(Data items)
_ _ _ _
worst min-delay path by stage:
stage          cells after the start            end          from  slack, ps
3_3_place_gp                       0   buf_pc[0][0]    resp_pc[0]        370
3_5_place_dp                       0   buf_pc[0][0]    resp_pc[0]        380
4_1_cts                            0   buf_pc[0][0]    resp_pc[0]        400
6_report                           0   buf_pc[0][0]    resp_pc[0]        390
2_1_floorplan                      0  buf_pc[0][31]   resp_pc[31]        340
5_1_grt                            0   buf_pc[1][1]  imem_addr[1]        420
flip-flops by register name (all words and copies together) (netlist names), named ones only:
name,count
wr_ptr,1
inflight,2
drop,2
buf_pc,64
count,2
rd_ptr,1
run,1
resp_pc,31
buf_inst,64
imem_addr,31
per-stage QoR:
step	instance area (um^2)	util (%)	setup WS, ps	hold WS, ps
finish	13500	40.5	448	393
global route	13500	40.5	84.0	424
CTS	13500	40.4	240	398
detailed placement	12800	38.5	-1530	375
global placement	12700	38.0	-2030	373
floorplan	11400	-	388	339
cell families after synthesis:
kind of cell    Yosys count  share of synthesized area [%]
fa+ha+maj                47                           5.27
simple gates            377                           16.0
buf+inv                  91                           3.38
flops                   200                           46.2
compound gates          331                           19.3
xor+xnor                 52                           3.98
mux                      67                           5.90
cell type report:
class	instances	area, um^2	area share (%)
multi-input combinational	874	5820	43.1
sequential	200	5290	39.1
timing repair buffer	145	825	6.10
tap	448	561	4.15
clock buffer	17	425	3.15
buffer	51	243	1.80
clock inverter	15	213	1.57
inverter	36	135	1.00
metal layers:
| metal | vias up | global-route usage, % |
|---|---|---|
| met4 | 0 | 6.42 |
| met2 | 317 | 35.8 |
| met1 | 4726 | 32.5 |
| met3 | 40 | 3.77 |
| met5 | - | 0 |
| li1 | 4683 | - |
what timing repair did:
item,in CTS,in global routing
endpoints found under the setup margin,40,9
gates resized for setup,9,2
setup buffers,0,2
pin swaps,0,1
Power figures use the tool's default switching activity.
`src/rtl/beta_trap_ctrl.sv`:
```
// Trap control unit: prioritises exceptions and machine interrupts, owns the trap CSRs,
// and redirects fetch to the trap vector on entry and to mepc on mret.
module beta_trap_ctrl #(
  parameter int   XLEN    = 32,
  parameter logic MIE_RST = 1'b0
) (
  input  logic            clk_i,
  input  logic            rst_i,
  input  logic [1:0]      instr_trap_i,
  input  logic [XLEN-1:0] instr_pc_i,
  input  logic [31:0]     instr_word_i,
  input  logic [XLEN-1:0] fetch_addr_i,
  input  logic [1:0]      lsu_trap_i,
  input  logic [XLEN-1:0] lsu_pc_i,
  input  logic [XLEN-1:0] lsu_addr_i,
  input  logic [XLEN-1:0] next_pc_i,
  input  logic            irq_boundary_i,
  input  logic            msip_i,
  input  logic            mtip_i,
  input  logic            meip_i,
  input  logic [XLEN-1:0] mie_i,
  input  logic [XLEN-1:0] mtvec_i,
  input  logic            mret_i,
  input  logic            csr_we_i,
  input  logic [11:0]     csr_addr_i,
  input  logic [XLEN-1:0] csr_wdata_i,
  output logic [1:0]      trap_type_o,
  output logic            flush_o,
  output logic            redirect_valid_o,
  output logic [XLEN-1:0] redirect_pc_o,
  input  logic            redirect_ready_i,
  output logic [XLEN-1:0] mstatus_o,
  output logic [XLEN-1:0] mepc_o,
  output logic [XLEN-1:0] mcause_o,
  output logic [XLEN-1:0] mtval_o
);

  localparam logic [1:0] INSTR_MISALIG_FETCH = 2'd1;
  localparam logic [1:0] INSTR_ILLEGAL_FETCH = 2'd2;
  localparam logic [1:0] LSU_MISALIG_LOAD    = 2'd1;
  localparam logic [1:0] LSU_MISALIG_STORE   = 2'd2;
  localparam logic [1:0] TCU_NOTRAP          = 2'd0;
  localparam logic [1:0] TCU_INTERRUPT       = 2'd1;
  localparam logic [1:0] TCU_EXCEPTION       = 2'd2;

  localparam logic [4:0] INSTR_ADDR_MISALIGNED = 5'h00;
  localparam logic [4:0] INSTR_ILLEGAL         = 5'h02;
  localparam logic [4:0] LOAD_ADDR_MISALIGNED  = 5'h04;
  localparam logic [4:0] STORE_ADDR_MISALIGNED = 5'h06;
  localparam logic [4:0] MSW_INT               = 5'h13;
  localparam logic [4:0] MTIM_INT              = 5'h17;
  localparam logic [4:0] MEXT_INT              = 5'h1B;

  typedef enum logic [1:0] {RUN, ENTER, RETURN, REDIRECT} state_e;

  state_e          state;
  logic            mie_q, mpie_q;
  logic [XLEN-1:0] mepc_q, mcause_q, mtval_q;
  logic [1:0]      trap_type_q;
  logic            flush_q, redirect_valid_q;
  logic [XLEN-1:0] redirect_pc_q;

  logic            take;
  logic            is_int;
  logic [4:0]      cause;
  logic [XLEN-1:0] trap_epc, trap_tval, trap_mcause;
  logic [XLEN-1:0] vec_base, vec_target;
  logic            unused_mie;

  assign unused_mie = ^{mie_i[XLEN-1:12], mie_i[10:8], mie_i[6:4], mie_i[2:0]};

  // Trap arbitration; reserved code 2'b11 on either source falls through as no trap.
  always_comb begin
    take      = 1'b0;
    is_int    = 1'b0;
    cause     = 5'h00;
    trap_epc  = '0;
    trap_tval = '0;
    if (lsu_trap_i == LSU_MISALIG_LOAD || lsu_trap_i == LSU_MISALIG_STORE) begin
      take      = 1'b1;
      cause     = (lsu_trap_i == LSU_MISALIG_LOAD) ? LOAD_ADDR_MISALIGNED : STORE_ADDR_MISALIGNED;
      trap_epc  = lsu_pc_i;
      trap_tval = lsu_addr_i;
    end else if (instr_trap_i == INSTR_MISALIG_FETCH) begin
      take      = 1'b1;
      cause     = INSTR_ADDR_MISALIGNED;
      trap_epc  = instr_pc_i;
      trap_tval = fetch_addr_i;
    end else if (instr_trap_i == INSTR_ILLEGAL_FETCH) begin
      take      = 1'b1;
      cause     = INSTR_ILLEGAL;
      trap_epc  = instr_pc_i;
      trap_tval = XLEN'(instr_word_i);
    end else if (mie_q && irq_boundary_i) begin
      trap_epc = next_pc_i;
      if (meip_i && mie_i[11]) begin
        take = 1'b1; is_int = 1'b1; cause = MEXT_INT;
      end else if (msip_i && mie_i[3]) begin
        take = 1'b1; is_int = 1'b1; cause = MSW_INT;
      end else if (mtip_i && mie_i[7]) begin
        take = 1'b1; is_int = 1'b1; cause = MTIM_INT;
      end
    end
  end

  assign trap_mcause = {cause[4], {(XLEN-5){1'b0}}, cause[3:0]};

  // Vectored mode only applies to interrupts; mode 1x falls back to direct.
  assign vec_base   = {mtvec_i[XLEN-1:2], 2'b00};
  assign vec_target = (trap_type_q == TCU_INTERRUPT && mtvec_i[1:0] == 2'b01)
                    ? vec_base + {{(XLEN-6){1'b0}}, mcause_q[3:0], 2'b00}
                    : vec_base;

  always_ff @(posedge clk_i or posedge rst_i) begin
    if (rst_i) begin
      state            <= RUN;
      mie_q            <= MIE_RST;
      mpie_q           <= 1'b0;
      mepc_q           <= '0;
      mcause_q         <= '0;
      mtval_q          <= '0;
      trap_type_q      <= TCU_NOTRAP;
      flush_q          <= 1'b0;
      redirect_valid_q <= 1'b0;
      redirect_pc_q    <= '0;
    end else begin
      case (state)
        RUN: begin
          if (take) begin
            mepc_q      <= {trap_epc[XLEN-1:2], 2'b00};
            mcause_q    <= trap_mcause;
            mtval_q     <= trap_tval;
            mpie_q      <= mie_q;
            mie_q       <= 1'b0;
            trap_type_q <= is_int ? TCU_INTERRUPT : TCU_EXCEPTION;
            flush_q     <= 1'b1;
            state       <= ENTER;
          end else begin
            if (csr_we_i) begin
              case (csr_addr_i)
                12'h300: begin
                  mie_q  <= csr_wdata_i[3];
                  mpie_q <= csr_wdata_i[7];
                end
                12'h341: mepc_q   <= {csr_wdata_i[XLEN-1:2], 2'b00};
                12'h342: mcause_q <= csr_wdata_i;
                12'h343: mtval_q  <= csr_wdata_i;
                default: ;
              endcase
            end
            // mret takes precedence over a simultaneous mstatus write.
            if (mret_i) begin
              mie_q   <= mpie_q;
              mpie_q  <= 1'b1;
              flush_q <= 1'b1;
              state   <= RETURN;
            end
          end
        end
        ENTER: begin
          trap_type_q      <= TCU_NOTRAP;
          flush_q          <= 1'b0;
          redirect_valid_q <= 1'b1;
          redirect_pc_q    <= vec_target;
          state            <= REDIRECT;
        end
        RETURN: begin
          flush_q          <= 1'b0;
          redirect_valid_q <= 1'b1;
          redirect_pc_q    <= mepc_q;
          state            <= REDIRECT;
        end
        REDIRECT: begin
          if (redirect_ready_i) begin
            redirect_valid_q <= 1'b0;
            state            <= RUN;
          end
        end
        default: state <= RUN;
      endcase
    end
  end

  always_comb begin
    mstatus_o      = '0;
    mstatus_o[3]   = mie_q;
    mstatus_o[7]   = mpie_q;
    mstatus_o[12:11] = 2'b11;
  end

  assign trap_type_o      = trap_type_q;
  assign flush_o          = flush_q;
  assign redirect_valid_o = redirect_valid_q;
  assign redirect_pc_o    = redirect_pc_q;
  assign mepc_o           = mepc_q;
  assign mcause_o         = mcause_q;
  assign mtval_o          = mtval_q;

endmodule
```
_ _ _ _
EXERCISE DIRECTIONS: Find the string "share" in the entries above and return each line that holds it.

TASK RESPONSE:
kind of cell    Yosys count  share of synthesized area [%]
class	instances	area, um^2	area share (%)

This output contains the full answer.